O Superior Tribunal de Justiça fixou orientação sobre o marco inicial do prazo para o devedor cumprir a obrigação de pagamento em contratos de financiamento com garantia. A regra afeta diretamente a estratégia de cobrança e recuperação de ativos pelos credores.

A decisão do STJ estabelece que o prazo para o devedor cumprir obrigações decorrentes do contrato de financiamento — especialmente o pagamento de dívida — começa a contar a partir do momento da busca e apreensão do bem garantidor, e não antes.

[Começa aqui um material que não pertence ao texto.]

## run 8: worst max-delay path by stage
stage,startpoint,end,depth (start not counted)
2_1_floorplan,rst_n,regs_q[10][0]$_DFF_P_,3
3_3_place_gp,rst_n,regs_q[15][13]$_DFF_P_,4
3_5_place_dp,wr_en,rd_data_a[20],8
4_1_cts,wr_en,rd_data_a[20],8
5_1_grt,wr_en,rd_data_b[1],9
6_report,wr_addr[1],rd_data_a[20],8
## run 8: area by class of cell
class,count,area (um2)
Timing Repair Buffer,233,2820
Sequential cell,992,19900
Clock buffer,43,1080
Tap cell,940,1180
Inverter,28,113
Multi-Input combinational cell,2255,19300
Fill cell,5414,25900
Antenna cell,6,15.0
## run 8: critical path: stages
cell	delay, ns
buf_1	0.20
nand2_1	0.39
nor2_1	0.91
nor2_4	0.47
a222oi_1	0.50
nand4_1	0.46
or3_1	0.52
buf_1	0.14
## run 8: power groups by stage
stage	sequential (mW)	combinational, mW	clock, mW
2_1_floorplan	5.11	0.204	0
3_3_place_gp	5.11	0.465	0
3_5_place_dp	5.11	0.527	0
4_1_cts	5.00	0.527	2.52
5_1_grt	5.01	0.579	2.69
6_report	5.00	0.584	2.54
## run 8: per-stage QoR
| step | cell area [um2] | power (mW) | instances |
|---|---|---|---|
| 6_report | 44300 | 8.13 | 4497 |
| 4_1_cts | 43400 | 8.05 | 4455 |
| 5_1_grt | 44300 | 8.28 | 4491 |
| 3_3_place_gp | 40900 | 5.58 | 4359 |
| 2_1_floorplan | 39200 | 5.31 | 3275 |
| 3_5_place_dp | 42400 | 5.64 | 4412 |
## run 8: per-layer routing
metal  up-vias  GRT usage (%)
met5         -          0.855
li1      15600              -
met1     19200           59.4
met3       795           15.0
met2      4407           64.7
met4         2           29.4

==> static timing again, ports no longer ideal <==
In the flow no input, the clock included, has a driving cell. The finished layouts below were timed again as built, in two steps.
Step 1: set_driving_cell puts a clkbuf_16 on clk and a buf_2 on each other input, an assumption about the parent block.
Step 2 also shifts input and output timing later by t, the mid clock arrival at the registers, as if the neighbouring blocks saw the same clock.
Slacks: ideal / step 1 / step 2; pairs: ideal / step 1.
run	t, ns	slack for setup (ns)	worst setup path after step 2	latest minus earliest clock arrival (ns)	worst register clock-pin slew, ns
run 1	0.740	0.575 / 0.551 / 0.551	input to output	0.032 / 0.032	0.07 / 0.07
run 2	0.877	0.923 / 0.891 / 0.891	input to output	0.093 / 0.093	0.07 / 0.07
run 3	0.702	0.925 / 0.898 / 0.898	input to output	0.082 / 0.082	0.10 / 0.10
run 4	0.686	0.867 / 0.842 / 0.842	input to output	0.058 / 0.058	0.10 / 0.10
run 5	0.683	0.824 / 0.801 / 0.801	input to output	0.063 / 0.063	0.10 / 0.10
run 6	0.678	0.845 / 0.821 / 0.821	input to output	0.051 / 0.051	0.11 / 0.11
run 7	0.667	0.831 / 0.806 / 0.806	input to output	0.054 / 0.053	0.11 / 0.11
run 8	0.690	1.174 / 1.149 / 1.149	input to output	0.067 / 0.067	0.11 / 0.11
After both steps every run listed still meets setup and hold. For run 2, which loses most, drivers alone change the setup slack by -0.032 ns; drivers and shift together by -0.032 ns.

Essa orientação resolve uma questão prática recorrente nos procedimentos de recuperação: quando exatamente o credor pode considerar vencida a obrigação do devedor e, portanto, quando pode iniciar a cobrança judicial ou extrajudicial com base em prazos processuais ou contratuais.

O que muda na prática

Até esta decisão, havia divergência entre instâncias sobre se o prazo fluiria desde a inadimplência inicial ou apenas após atos concretos de execução — como a própria busca e apreensão do veículo, máquina ou equipamento.

Com o entendimento do STJ, o fluxo é claro: a obrigação de pagamento é exigível formalmente após a apreensão do bem. Isso traz segurança ao credor porque:

  • Define com precisão quando iniciam os prazos para notificação e cobrança extrajudicial;
  • Protege o credor contra argumentos de devedor sobre incidência de juros ou multa em período anterior ao ato de apreensão;
  • Alinha jurisprudência dos tribunais, reduzindo litigiosidade sobre questões preliminares.

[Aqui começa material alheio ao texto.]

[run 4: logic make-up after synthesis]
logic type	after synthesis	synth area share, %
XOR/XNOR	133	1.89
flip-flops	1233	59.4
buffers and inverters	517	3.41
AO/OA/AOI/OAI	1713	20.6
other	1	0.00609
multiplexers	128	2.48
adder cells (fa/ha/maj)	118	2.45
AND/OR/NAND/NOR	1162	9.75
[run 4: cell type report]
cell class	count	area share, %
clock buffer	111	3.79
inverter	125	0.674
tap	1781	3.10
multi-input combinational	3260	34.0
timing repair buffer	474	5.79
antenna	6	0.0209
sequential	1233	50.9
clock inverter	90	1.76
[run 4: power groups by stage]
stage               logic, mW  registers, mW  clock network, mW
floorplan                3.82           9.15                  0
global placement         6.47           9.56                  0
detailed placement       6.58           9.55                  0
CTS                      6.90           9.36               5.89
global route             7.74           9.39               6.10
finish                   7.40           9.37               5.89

A decisão reforça o princípio de que a busca e apreensão não é meramente um ato cartorário ou policial isolado — ela marca o momento em que a relação contratual transita de uma fase de inadimplência para uma fase de execução formal, com consequências processuais e contratuais precisas.

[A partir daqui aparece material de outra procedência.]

This is an optimization exercise on Yosys and OpenROAD, whose aim is small area, a short achievable clock period and few clock cycles, not a production implementation.
The RTL was checked by simulation tests, not by an equivalence proof against the original design.
Power and IR drop assume default switching activity.

**config.mk**
```make
export PLATFORM = sky130hd
export DESIGN_NAME = infix_to_prefix_converter_unit
export DESIGN_NICKNAME = infix_to_prefix_converter_unit
export VERILOG_FILES = /design/flow/design.v
export SDC_FILE = /design/flow/constraint.sdc
export NUM_CORES = 4
export LEC_CHECK = 0
export CAP_MARGIN = 20
export CORE_MARGIN = 2
export CORE_UTILIZATION = 40
export SLEW_MARGIN = 20
```
**constraint.sdc**
```tcl
create_clock -name core_clock -period 6.0 [get_ports {clk_i}]
set_input_delay 1.2000 -clock core_clock [delete_from_list [all_inputs] [get_ports {clk_i}]]
set_output_delay 1.2000 -clock core_clock [all_outputs]
set_load 0.01 [all_outputs]
```
**design.v**
```verilog
module itp_ram (
  input  logic       clk_i,
  input  logic       wea_i,
  input  logic [5:0] waa_i,
  input  logic [7:0] wda_i,
  input  logic       web_i,
  input  logic [5:0] wab_i,
  input  logic [7:0] wdb_i,
  input  logic [5:0] raa_i,
  output logic [7:0] rda_o,
  input  logic [5:0] rab_i,
  output logic [7:0] rdb_o
);
  logic [7:0] mem_q [64];
  always_ff @(posedge clk_i) begin
    for (int i = 0; i < 64; i++) begin
      if (wea_i && (waa_i == 6'(i)))      mem_q[i] <= wda_i;
      else if (web_i && (wab_i == 6'(i))) mem_q[i] <= wdb_i;
    end
  end
  assign rda_o = mem_q[raa_i];
  assign rdb_o = mem_q[rab_i];
endmodule
module itp_prec_unit (
  input  logic [7:0] c_i,
  output logic       operand_o,
  output logic       open_o,
  output logic       close_o,
  output logic [1:0] rank_o
);
  assign operand_o = ((c_i >= 8'h61) && (c_i <= 8'h7A)) ||
                     ((c_i >= 8'h41) && (c_i <= 8'h5A)) ||
                     ((c_i >= 8'h30) && (c_i <= 8'h39));
  assign open_o    = (c_i == 8'h28);
  assign close_o   = (c_i == 8'h29);
  always_comb begin
    if (c_i == 8'h5E)                            rank_o = 2'd3;
    else if ((c_i == 8'h2A) || (c_i == 8'h2F))   rank_o = 2'd2;
    else if ((c_i == 8'h2B) || (c_i == 8'h2D))   rank_o = 2'd1;
    else                                         rank_o = 2'd0;
  end
endmodule
module infix_to_prefix_converter_unit (
  input  logic       clk_i,
  input  logic       rst_ni,
  input  logic       s_axis_tvalid,
  output logic       s_axis_tready,
  input  logic [7:0] s_axis_tdata,    
  input  logic       s_axis_tlast,
  output logic       m_axis_tvalid,
  input  logic       m_axis_tready,
  output logic [7:0] m_axis_tdata,    
  output logic       m_axis_tlast,
  output logic [1:0] m_axis_tuser     
);
  localparam logic [7:0] CH_OPEN  = 8'h28;
  localparam logic [7:0] CH_CLOSE = 8'h29;
  localparam logic [1:0] STAT_OK       = 2'd0;
  localparam logic [1:0] STAT_OVERFLOW = 2'd1;
  localparam logic [1:0] STAT_UNBAL    = 2'd2;
  localparam int SD = 65;   
  logic [6:0] wa_q;        
  logic [6:0] abase_q;     
  logic [6:0] acnt_q;      
  logic       aovf_q;      
  logic [1:0] qa_cnt_q;
  logic [6:0] qa_b_q [2];
  logic [6:0] qa_n_q [2];
  logic       qa_o_q [2];
  logic       b_run_q;
  logic [5:0] rp_q;        
  logic [6:0] rem_q;       
  logic       finp_q;      
  logic [5:0] wp_q;        
  logic [6:0] mcnt_q;      
  logic [6:0] bend_q;      
  logic       f0_v_q, f1_v_q;
  logic [7:0] f0_d_q, f1_d_q;
  logic       f0_opd_q, f1_opd_q;    
  logic       f0_opn_q, f1_opn_q;    
  logic       f0_cls_q, f1_cls_q;    
  logic [1:0] f0_rk_q, f1_rk_q;      
  logic       f0_fin_q, f1_fin_q;    
  logic [7:0] s_q [SD];
  logic [6:0] sd_q;
  logic       s0_opn_q, s1_opn_q;
  logic [1:0] s0_rk_q, s1_rk_q;
  logic [1:0] qc_cnt_q;
  logic       qc_s_q  [2];
  logic [1:0] qc_st_q [2];
  logic [6:0] qc_lo_q [2];
  logic [6:0] qc_hi_q [2];
  logic       c_run_q;
  logic [6:0] cp_q;        
  logic [6:0] cend_q;
  logic       ov_q;
  logic [7:0] od_q;
  logic       ol_q;
  logic [1:0] ou_q;
  logic       ram_wea, ram_web;
  logic [7:0] ram_wdb;
  logic [7:0] ram_rda, ram_rdb;
  itp_ram u_ram (
    .clk_i (clk_i),
    .wea_i (ram_wea),
    .waa_i (wa_q[5:0]),
    .wda_i (s_axis_tdata),
    .web_i (ram_web),
    .wab_i (wp_q),
    .wdb_i (ram_wdb),
    .raa_i (rp_q),
    .rda_o (ram_rda),
    .rab_i (cp_q[5:0]),
    .rdb_o (ram_rdb)
  );
  logic [6:0] used;
  logic       a_full;
  logic       s_fire;
  logic       qa_push, qa_pop;
  logic [6:0] qa_push_n;
  logic       qa_push_o;
  assign used          = wa_q - cp_q;
  assign a_full        = aovf_q || acnt_q[6];
  assign s_axis_tready = (qa_cnt_q != 2'd2) && (a_full || !used[6]);
  assign s_fire        = s_axis_tvalid && s_axis_tready;
  assign ram_wea       = s_fire && !a_full;
  assign qa_push       = s_fire && s_axis_tlast;
  assign qa_push_o     = a_full;
  assign qa_push_n     = acnt_q + 7'd1;
  always_ff @(posedge clk_i or negedge rst_ni) begin
    if (!rst_ni) begin
      wa_q    <= '0;
      abase_q <= '0;
      acnt_q  <= '0;
      aovf_q  <= 1'b0;
    end else if (s_fire) begin
      if (s_axis_tlast) begin
        acnt_q <= '0;
        aovf_q <= 1'b0;
        if (a_full) begin
          wa_q <= abase_q;           
        end else begin
          wa_q    <= wa_q + 7'd1;
          abase_q <= wa_q + 7'd1;
        end
      end else if (a_full) begin
        aovf_q <= 1'b1;
      end else begin
        wa_q   <= wa_q + 7'd1;
        acnt_q <= acnt_q + 7'd1;
      end
    end
  end
  always_ff @(posedge clk_i or negedge rst_ni) begin
    if (!rst_ni) begin
      qa_cnt_q <= '0;
    end else begin
      qa_cnt_q <= qa_cnt_q + {1'b0, qa_push} - {1'b0, qa_pop};
    end
  end
  always_ff @(posedge clk_i) begin
    if (qa_pop) begin
      qa_b_q[0] <= qa_b_q[1];
      qa_n_q[0] <= qa_n_q[1];
      qa_o_q[0] <= qa_o_q[1];
    end
    if (qa_push) begin
      if ((qa_cnt_q == 2'd0) || ((qa_cnt_q == 2'd1) && qa_pop)) begin
        qa_b_q[0] <= abase_q;
        qa_n_q[0] <= qa_push_n;
        qa_o_q[0] <= qa_push_o;
      end else begin
        qa_b_q[1] <= abase_q;
        qa_n_q[1] <= qa_push_n;
        qa_o_q[1] <= qa_push_o;
      end
    end
  end
  logic [7:0] fs_d;
  logic       fs_opd, fs_opn, fs_cls, fs_fin;
  logic [1:0] fs_rk;
  logic       f_avail;
  always_comb begin
    if (rem_q != '0) begin
      if (ram_rda == CH_OPEN)       fs_d = CH_CLOSE;
      else if (ram_rda == CH_CLOSE) fs_d = CH_OPEN;
      else                          fs_d = ram_rda;
    end else begin
      fs_d = CH_CLOSE;
    end
  end
  assign fs_fin  = (rem_q == '0);
  assign f_avail = b_run_q && ((rem_q != '0) || finp_q);
  itp_prec_unit u_fcls (
    .c_i       (fs_d),
    .operand_o (fs_opd),
    .open_o    (fs_opn),
    .close_o   (fs_cls),
    .rank_o    (fs_rk)
  );
  logic       s2_opd_unused, s2_opn, s2_cls_unused;
  logic [1:0] s2_rk;
  itp_prec_unit u_scls (
    .c_i       (s_q[2]),
    .operand_o (s2_opd_unused),
    .open_o    (s2_opn),
    .close_o   (s2_cls_unused),
    .rank_o    (s2_rk)
  );
  logic       step;
  logic       adv;          
  logic       emit;         
  logic       emit_s;       
  logic       s_push, s_pop, s_repl;
  logic       fin;
  logic [1:0] fin_st;
  logic       sd0, sd1;
  logic       f0_caret;
  logic       pop0, pop1;
  logic       b_start;
  logic       qc_push, qc_pop;
  logic       qc_push_s;
  logic [1:0] qc_push_st;
  logic [6:0] qc_push_lo, qc_push_hi;
  assign step     = b_run_q && f0_v_q && (qc_cnt_q != 2'd2);
  assign sd0      = (sd_q == '0);
  assign sd1      = (sd_q == 7'd1);
  assign f0_caret = (f0_rk_q == 2'd3);
  assign pop0     = f0_caret ? (s0_rk_q == 2'd3) : (f0_rk_q < s0_rk_q);
  assign pop1     = f0_caret ? (s1_rk_q == 2'd3) : (f0_rk_q < s1_rk_q);
  always_comb begin
    adv    = 1'b0;
    emit   = 1'b0;
    emit_s = 1'b0;
    s_push = 1'b0;
    s_pop  = 1'b0;
    s_repl = 1'b0;
    fin    = 1'b0;
    fin_st = STAT_OK;
    if (step) begin
      if (f0_opd_q) begin
        emit = 1'b1;
        adv  = 1'b1;
      end else if (f0_opn_q) begin
        s_push = 1'b1;
        adv    = 1'b1;
      end else if (sd0) begin
        fin    = 1'b1;
        fin_st = STAT_UNBAL;
      end else if (f0_cls_q) begin
        if (s0_opn_q) begin
          s_pop = 1'b1;
          adv   = 1'b1;
          if (f0_fin_q) begin
            fin    = 1'b1;
            fin_st = sd1 ? STAT_OK : STAT_UNBAL;
          end
        end else begin
          emit   = 1'b1;
          emit_s = 1'b1;
          s_pop  = 1'b1;
        end
      end else if (pop0) begin
        emit   = 1'b1;
        emit_s = 1'b1;
        if (sd1 || !pop1) begin
          s_repl = 1'b1;
          adv    = 1'b1;
        end else begin
          s_pop = 1'b1;
        end
      end else begin
        s_push = 1'b1;
        adv    = 1'b1;
      end
    end
  end
  assign ram_web = emit;
  assign ram_wdb = emit_s ? s_q[0] : f0_d_q;
  assign b_start    = !b_run_q && (qa_cnt_q != 2'd0) && (qc_cnt_q != 2'd2);
  assign qa_pop     = b_start;
  assign qc_push    = fin || (b_start && qa_o_q[0]);
  assign qc_push_s  = b_start || (fin_st != STAT_OK) || (mcnt_q == '0);
  assign qc_push_st = b_start ? STAT_OVERFLOW : fin_st;
  assign qc_push_lo = bend_q - mcnt_q;
  assign qc_push_hi = b_start ? qa_b_q[0] : bend_q;
  logic       enq;
  logic       a0_v, a1_v;
  logic [7:0] a0_d, a1_d;
  logic       a0_opd, a0_opn, a0_cls, a0_fin, a1_opd, a1_opn, a1_cls, a1_fin;
  logic [1:0] a0_rk, a1_rk;
  always_comb begin
    if (adv) begin
      a0_v = f1_v_q; a0_d = f1_d_q; a0_opd = f1_opd_q; a0_opn = f1_opn_q;
      a0_cls = f1_cls_q; a0_rk = f1_rk_q; a0_fin = f1_fin_q;
      a1_v = 1'b0;
    end else begin
      a0_v = f0_v_q; a0_d = f0_d_q; a0_opd = f0_opd_q; a0_opn = f0_opn_q;
      a0_cls = f0_cls_q; a0_rk = f0_rk_q; a0_fin = f0_fin_q;
      a1_v = f1_v_q;
    end
    a1_d = f1_d_q; a1_opd = f1_opd_q; a1_opn = f1_opn_q;
    a1_cls = f1_cls_q; a1_rk = f1_rk_q; a1_fin = f1_fin_q;
    enq = f_avail && !a1_v;
    if (enq) begin
      if (!a0_v) begin
        a0_v = 1'b1; a0_d = fs_d; a0_opd = fs_opd; a0_opn = fs_opn;
        a0_cls = fs_cls; a0_rk = fs_rk; a0_fin = fs_fin;
      end else begin
        a1_v = 1'b1; a1_d = fs_d; a1_opd = fs_opd; a1_opn = fs_opn;
        a1_cls = fs_cls; a1_rk = fs_rk; a1_fin = fs_fin;
      end
    end
  end
  always_ff @(posedge clk_i or negedge rst_ni) begin
    if (!rst_ni) begin
      b_run_q <= 1'b0;
      rem_q   <= '0;
      finp_q  <= 1'b0;
      f0_v_q  <= 1'b0;
      f1_v_q  <= 1'b0;
      sd_q    <= '0;
      mcnt_q  <= '0;
    end else if (b_start) begin
      b_run_q <= !qa_o_q[0];
      rem_q   <= qa_n_q[0];
      finp_q  <= 1'b1;
      f0_v_q  <= 1'b0;
      f1_v_q  <= 1'b0;
      sd_q    <= 7'd1;
      mcnt_q  <= '0;
    end else begin
      if (fin) b_run_q <= 1'b0;
      if (enq) begin
        if (rem_q != '0) rem_q <= rem_q - 7'd1;
        else             finp_q <= 1'b0;
      end
      f0_v_q <= a0_v && !fin;
      f1_v_q <= a1_v && !fin;
      if (s_push)     sd_q <= sd_q + 7'd1;
      else if (s_pop) sd_q <= sd_q - 7'd1;
      if (emit) mcnt_q <= mcnt_q + 7'd1;
    end
  end
  always_ff @(posedge clk_i) begin
    if (b_start) begin
      rp_q   <= 6'(qa_b_q[0] + qa_n_q[0] - 7'd1);
      wp_q   <= 6'(qa_b_q[0] + qa_n_q[0] - 7'd1);
      bend_q <= qa_b_q[0] + qa_n_q[0];
    end else begin
      if (enq && (rem_q != '0)) rp_q <= rp_q - 6'd1;
      if (emit) wp_q <= wp_q - 6'd1;
    end
    f0_d_q <= a0_d; f0_opd_q <= a0_opd; f0_opn_q <= a0_opn;
    f0_cls_q <= a0_cls; f0_rk_q <= a0_rk; f0_fin_q <= a0_fin;
    f1_d_q <= a1_d; f1_opd_q <= a1_opd; f1_opn_q <= a1_opn;
    f1_cls_q <= a1_cls; f1_rk_q <= a1_rk; f1_fin_q <= a1_fin;
  end
  always_ff @(posedge clk_i) begin
    if (b_start) begin
      s_q[0]   <= CH_OPEN;
      s0_opn_q <= 1'b1;
      s0_rk_q  <= 2'd0;
    end else if (s_push) begin
      for (int i = SD - 1; i > 0; i--) s_q[i] <= s_q[i-1];
      s_q[0]   <= f0_d_q;
      s0_opn_q <= f0_opn_q;
      s0_rk_q  <= f0_opd_q ? 2'd0 : f0_rk_q;
      s1_opn_q <= s0_opn_q;
      s1_rk_q  <= s0_rk_q;
    end else if (s_pop) begin
      for (int i = 0; i < SD - 1; i++) s_q[i] <= s_q[i+1];
      s0_opn_q <= s1_opn_q;
      s0_rk_q  <= s1_rk_q;
      s1_opn_q <= s2_opn;
      s1_rk_q  <= s2_rk;
    end else if (s_repl) begin
      s_q[0]   <= f0_d_q;
      s0_opn_q <= 1'b0;
      s0_rk_q  <= f0_rk_q;
    end
  end
  always_ff @(posedge clk_i or negedge rst_ni) begin
    if (!rst_ni) begin
      qc_cnt_q <= '0;
    end else begin
      qc_cnt_q <= qc_cnt_q + {1'b0, qc_push} - {1'b0, qc_pop};
    end
  end
  always_ff @(posedge clk_i) begin
    if (qc_pop) begin
      qc_s_q[0]  <= qc_s_q[1];
      qc_st_q[0] <= qc_st_q[1];
      qc_lo_q[0] <= qc_lo_q[1];
      qc_hi_q[0] <= qc_hi_q[1];
    end
    if (qc_push) begin
      if ((qc_cnt_q == 2'd0) || ((qc_cnt_q == 2'd1) && qc_pop)) begin
        qc_s_q[0]  <= qc_push_s;
        qc_st_q[0] <= qc_push_st;
        qc_lo_q[0] <= qc_push_lo;
        qc_hi_q[0] <= qc_push_hi;
      end else begin
        qc_s_q[1]  <= qc_push_s;
        qc_st_q[1] <= qc_push_st;
        qc_lo_q[1] <= qc_push_lo;
        qc_hi_q[1] <= qc_push_hi;
      end
    end
  end
  logic       out_free;
  logic       load_out;
  logic [7:0] lo_d;
  logic       lo_l;
  logic [1:0] lo_u;
  logic       c_last;
  assign out_free = !ov_q || m_axis_tready;
  assign c_last   = ((cp_q + 7'd1) == cend_q);
  assign qc_pop   = !c_run_q && (qc_cnt_q != 2'd0) && (!qc_s_q[0] || out_free);
  assign load_out = out_free && (c_run_q || (!c_run_q && (qc_cnt_q != 2'd0) && qc_s_q[0]));
  assign lo_d     = c_run_q ? ram_rdb : 8'h00;
  assign lo_l     = c_run_q ? c_last : 1'b1;
  assign lo_u     = c_run_q ? STAT_OK : qc_st_q[0];
  always_ff @(posedge clk_i or negedge rst_ni) begin
    if (!rst_ni) begin
      c_run_q <= 1'b0;
      cp_q    <= '0;
      ov_q    <= 1'b0;
    end else begin
      if (c_run_q) begin
        if (out_free) begin
          cp_q <= cp_q + 7'd1;
          if (c_last) c_run_q <= 1'b0;
        end
      end else if (qc_pop) begin
        if (qc_s_q[0]) begin
          cp_q <= qc_hi_q[0];
        end else begin
          cp_q    <= qc_lo_q[0];
          c_run_q <= 1'b1;
        end
      end
      if (load_out)           ov_q <= 1'b1;
      else if (m_axis_tready) ov_q <= 1'b0;
    end
  end
  always_ff @(posedge clk_i) begin
    if (qc_pop && !qc_s_q[0]) cend_q <= qc_hi_q[0];
    if (load_out) begin
      od_q <= lo_d;
      ol_q <= lo_l;
      ou_q <= lo_u;
    end
  end
  assign m_axis_tvalid = ov_q;
  assign m_axis_tdata  = od_q;
  assign m_axis_tlast  = ol_q;
  assign m_axis_tuser  = ou_q;
endmodule
```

Implicações para recuperadores

Operadores de recuperação de ativos devem registrar a data da apreensão com rigor documental. Este é o marco que validará:

  • Prazos de prescrição de ações relacionadas ao contrato;
  • Incidência de juros e encargos contratuais após a apreensão;
  • Validade de notificações e intimações extrajudiciais.

Registros deficientes ou imprecisos sobre data e local da apreensão podem resultar em contestações ou anulações de procedimentos posteriores. A documentação fotográfica, relatos de gestor, boletim de ocorrência ou termo lavrado em cartório devem ser preservados como prova do marco temporal.

Para credores e operadores: a decisão do STJ reduz riscos jurídicos ao conferir segurança sobre o ponto de partida dos prazos processuais e contratuais. Implemente rigoroso registro documental da data e hora da apreensão em todos os procedimentos — foto, vídeo, termo assinado, notificação formal. Esta documentação será essencial para defender a validade da cobrança posterior e dos prazos de prescrição em eventual disputa judicial.